IREA avoids high rate hikes

As reported in the July Watts & Volts newsletter and email, IREA’s Board of Directors recently approved changes to the association’s rates and regulations that will go into effect Sept. 1.

Key changes include elimination of the load factor adjustment (LFA), replacement of the temporary monthly power cost adjustment (PCA) with a quarterly wholesale power cost adjustment (WPCA), introduction of a three-part residential rate, and changes to rates that will result in an average cost increase of about 2.25%.

This is remarkable considering that we have not had a general rate increase since 2013, even though the cost of living has increased more than 15% in that time.

Meanwhile, as you may have seen in the news or noticed on your other utility bills, all other large utilities in Colorado are imposing significant rate increases on their customers:

• Public Service Colorado (Xcel) plans to increase electric rates for its 1.6 million residential and commercial customers by 13%.

• Black Hills Energy introduced rate increases of between 6% and 7% for most of its electricity and/or gas customers in Colorado.

• Colorado Springs Utilities has raised residential rates 8% and commercial rates 10.6% through at least April 2022.
IREA’s 2.25% increase, in contrast, amounts to an additional $2.46 in cost for the average residential member.

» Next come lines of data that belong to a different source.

==> src/rtl/mod_sysinfo_pkg.sv <==
// Shared register map, CTRL bit positions and the address decoder
// for the system-information peripheral.
package mod_sysinfo_pkg;

    localparam logic [7:0] OFF_CPUID  = 8'h00;
    localparam logic [7:0] OFF_FREQ   = 8'h04;
    localparam logic [7:0] OFF_CYC_LO = 8'h08;
    localparam logic [7:0] OFF_CYC_HI = 8'h0C;
    localparam logic [7:0] OFF_MS     = 8'h10;
    localparam logic [7:0] OFF_CTRL   = 8'h14;
    localparam logic [7:0] OFF_NSCR   = 8'h18;
    localparam logic [7:0] OFF_SCR0   = 8'h20;

    localparam int CTRL_EN_BIT  = 0;
    localparam int CTRL_CLR_BIT = 1;

    localparam int unsigned MAX_SCRATCH = 8;

    typedef enum logic [3:0] {
        SEL_NONE,
        SEL_CPUID,
        SEL_FREQ,
        SEL_CYC_LO,
        SEL_CYC_HI,
        SEL_MS,
        SEL_CTRL,
        SEL_NSCR,
        SEL_SCR
    } reg_sel_e;

    // Takes the word address (byte address bits 31:2); anything above 0xFF is unmapped.
    function automatic reg_sel_e decode_sel(input logic [29:0] waddr, input int unsigned nscr);
        logic [7:0] off;
        off = {waddr[5:0], 2'b00};
        decode_sel = SEL_NONE;
        if (waddr[29:6] == 24'd0) begin
            case (off)
                OFF_CPUID:  decode_sel = SEL_CPUID;
                OFF_FREQ:   decode_sel = SEL_FREQ;
                OFF_CYC_LO: decode_sel = SEL_CYC_LO;
                OFF_CYC_HI: decode_sel = SEL_CYC_HI;
                OFF_MS:     decode_sel = SEL_MS;
                OFF_CTRL:   decode_sel = SEL_CTRL;
                OFF_NSCR:   decode_sel = SEL_NSCR;
                default: begin
                    if (off[7:5] == OFF_SCR0[7:5] && 32'(off[4:2]) < nscr)
                        decode_sel = SEL_SCR;
                end
            endcase
        end
    endfunction

endpackage

==> src/rtl/mod_sysinfo_tick.sv <==
// Millisecond prescaler: counts 0..TICK_DIV-1 while enabled and pulses
// tick for one cycle on the edge where it wraps.
module mod_sysinfo_tick #(
    parameter int unsigned TICK_DIV = 25000
) (
    input  logic clk,
    input  logic rst,
    input  logic en,
    input  logic clr,
    output logic tick
);

    localparam int unsigned CW = $clog2(TICK_DIV);
    localparam logic [CW-1:0] LAST = CW'(TICK_DIV - 1);

    logic [CW-1:0] cnt_q, cnt_d;

    // NOTE: every output of a combinational block gets a default first, so no path leaves it unassigned and infers a latch.
    always_comb begin
        cnt_d = cnt_q;
        tick  = 1'b0;
        if (clr) begin
            cnt_d = '0;
        end else if (en) begin
            if (cnt_q == LAST) begin
                cnt_d = '0;
                tick  = 1'b1;
            end else begin
                cnt_d = cnt_q + CW'(1);
            end
        end
    end

    // NOTE: state registers use non-blocking assignments so every flop samples pre-edge values.
    always_ff @(posedge clk or negedge rst) begin
        if (!rst) cnt_q <= '0;
        else      cnt_q <= cnt_d;
    end

endmodule

==> src/rtl/mod_sysinfo.sv <==
// System-information peripheral on the PLP data bus: IDs, 64-bit cycle
// counter with snapshot read, millisecond counter and scratch registers.
module mod_sysinfo
    import mod_sysinfo_pkg::*;
#(
    parameter logic [31:0] CPU_ID      = 32'h00000302,
    parameter logic [31:0] BOARD_FREQ  = 32'h017d7840,
    parameter int unsigned TICK_DIV    = BOARD_FREQ / 1000,
    parameter int unsigned NUM_SCRATCH = 4
) (
    input  logic        clk,
    input  logic        rst,
    input  logic        ie,
    input  logic        de,
    input  logic [31:0] iaddr,
    input  logic [31:0] daddr,
    input  logic [1:0]  drw,
    input  logic [31:0] din,
    output logic [31:0] iout,
    output logic [31:0] dout
);

    reg_sel_e    sel;
    logic [2:0]  scr_idx;
    logic        wr_en, rd_en, ctrl_wr, clr, tick;
    logic        en_q, en_d;
    logic [63:0] cyc_q, cyc_d;
    logic [31:0] snap_q, snap_d;
    logic [31:0] ms_q, ms_d;
    logic [31:0] scr_q [MAX_SCRATCH];
    logic        unused_ok;

    assign sel       = decode_sel(daddr[31:2], NUM_SCRATCH);
    assign scr_idx   = daddr[4:2];
    assign wr_en     = de & drw[0];
    assign rd_en     = de & drw[1];
    assign ctrl_wr   = wr_en && (sel == SEL_CTRL);
    assign clr       = ctrl_wr && din[CTRL_CLR_BIT];
    assign iout      = '0;
    assign unused_ok = ^{ie, iaddr, daddr[1:0]};

    mod_sysinfo_tick #(.TICK_DIV(TICK_DIV)) u_tick (
        .clk  (clk),
        .rst  (rst),
        .en   (en_q),
        .clr  (clr),
        .tick (tick)
    );

    // CLR outranks counting and the CYC_LO snapshot; snapshot takes the pre-edge high word.
    always_comb begin
        en_d   = ctrl_wr ? din[CTRL_EN_BIT] : en_q;
        cyc_d  = cyc_q;
        snap_d = snap_q;
        ms_d   = ms_q;
        if (clr) begin
            cyc_d  = '0;
            snap_d = '0;
            ms_d   = '0;
        end else begin
            if (en_q) cyc_d = cyc_q + 64'd1;
            if (tick) ms_d = ms_q + 32'd1;
            if (rd_en && sel == SEL_CYC_LO) snap_d = cyc_q[63:32];
        end
    end

    always_ff @(posedge clk or negedge rst) begin
        if (!rst) begin
            en_q   <= 1'b1;
            cyc_q  <= '0;
            snap_q <= '0;
            ms_q   <= '0;
        end else begin
            en_q   <= en_d;
            cyc_q  <= cyc_d;
            snap_q <= snap_d;
            ms_q   <= ms_d;
        end
    end

    // NOTE: the scratch bank is software-visible state that must read 0 after reset, so it is reset like any other register.
    always_ff @(posedge clk or negedge rst) begin
        if (!rst) begin
            scr_q <= '{default: '0};
        end else if (wr_en && sel == SEL_SCR) begin
            scr_q[scr_idx] <= din;
        end
    end

    always_comb begin
        dout = '0;
        case (sel)
            SEL_CPUID:  dout = CPU_ID;
            SEL_FREQ:   dout = BOARD_FREQ;
            SEL_CYC_LO: dout = cyc_q[31:0];
            SEL_CYC_HI: dout = snap_q;
            SEL_MS:     dout = ms_q;
            SEL_CTRL:   dout = {31'd0, en_q};
            SEL_NSCR:   dout = 32'(NUM_SCRATCH);
            SEL_SCR:    dout = scr_q[scr_idx];
            default:    dout = '0;
        endcase
    end

endmodule

==> config.mk <==
export PLATFORM = sky130hd
export DESIGN_NAME = mod_sysinfo
export DESIGN_NICKNAME = d
export VERILOG_FILES = /design/src/rtl/mod_sysinfo_pkg.sv /design/src/rtl/mod_sysinfo_tick.sv /design/src/rtl/mod_sysinfo.sv
export SDC_FILE = /design/constraint.sdc
export NUM_CORES = 1
export LEC_CHECK = 0
export ABC_AREA = 0
export CORE_MARGIN = 1
export CORE_UTILIZATION = 59
export CTS_BUF_LIST = sky130_fd_sc_hd__clkbuf_8 sky130_fd_sc_hd__clkbuf_16
export DETAILED_ROUTE_END_ITERATION = 16
export DONT_BUFFER_PORTS = 1
export PLACE_DENSITY = 0.82
export SYNTH_ARGS = -nofsm -noshare
export SYNTH_HDL_FRONTEND = slang
export SYNTH_SLANG_ARGS = --single-unit
==> constraint.sdc <==
create_clock -name clk -period 5.9 [get_ports clk]
set_clock_uncertainty 0.2 [all_clocks]
set_input_delay 1.18 -clock clk [delete_from_list [all_inputs] [get_ports clk]]
set_output_delay 1.18 -clock clk [all_outputs]
set_load 0.02 [all_outputs]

“Our ability to avoid large rate increases results from two factors,” said IREA CEO Jeff Baudier. “First, we are experiencing extraordinary growth in our membership, which brings in additional revenue to offset inflation. Second, we are not created to drive shareholder profits, like an investor-owned utility, or meet ever-growing governmental budgets, like a municipal utility. Our ability to go multiple years without significant rate increases is just one advantage of an electric co-op over the other utility models.”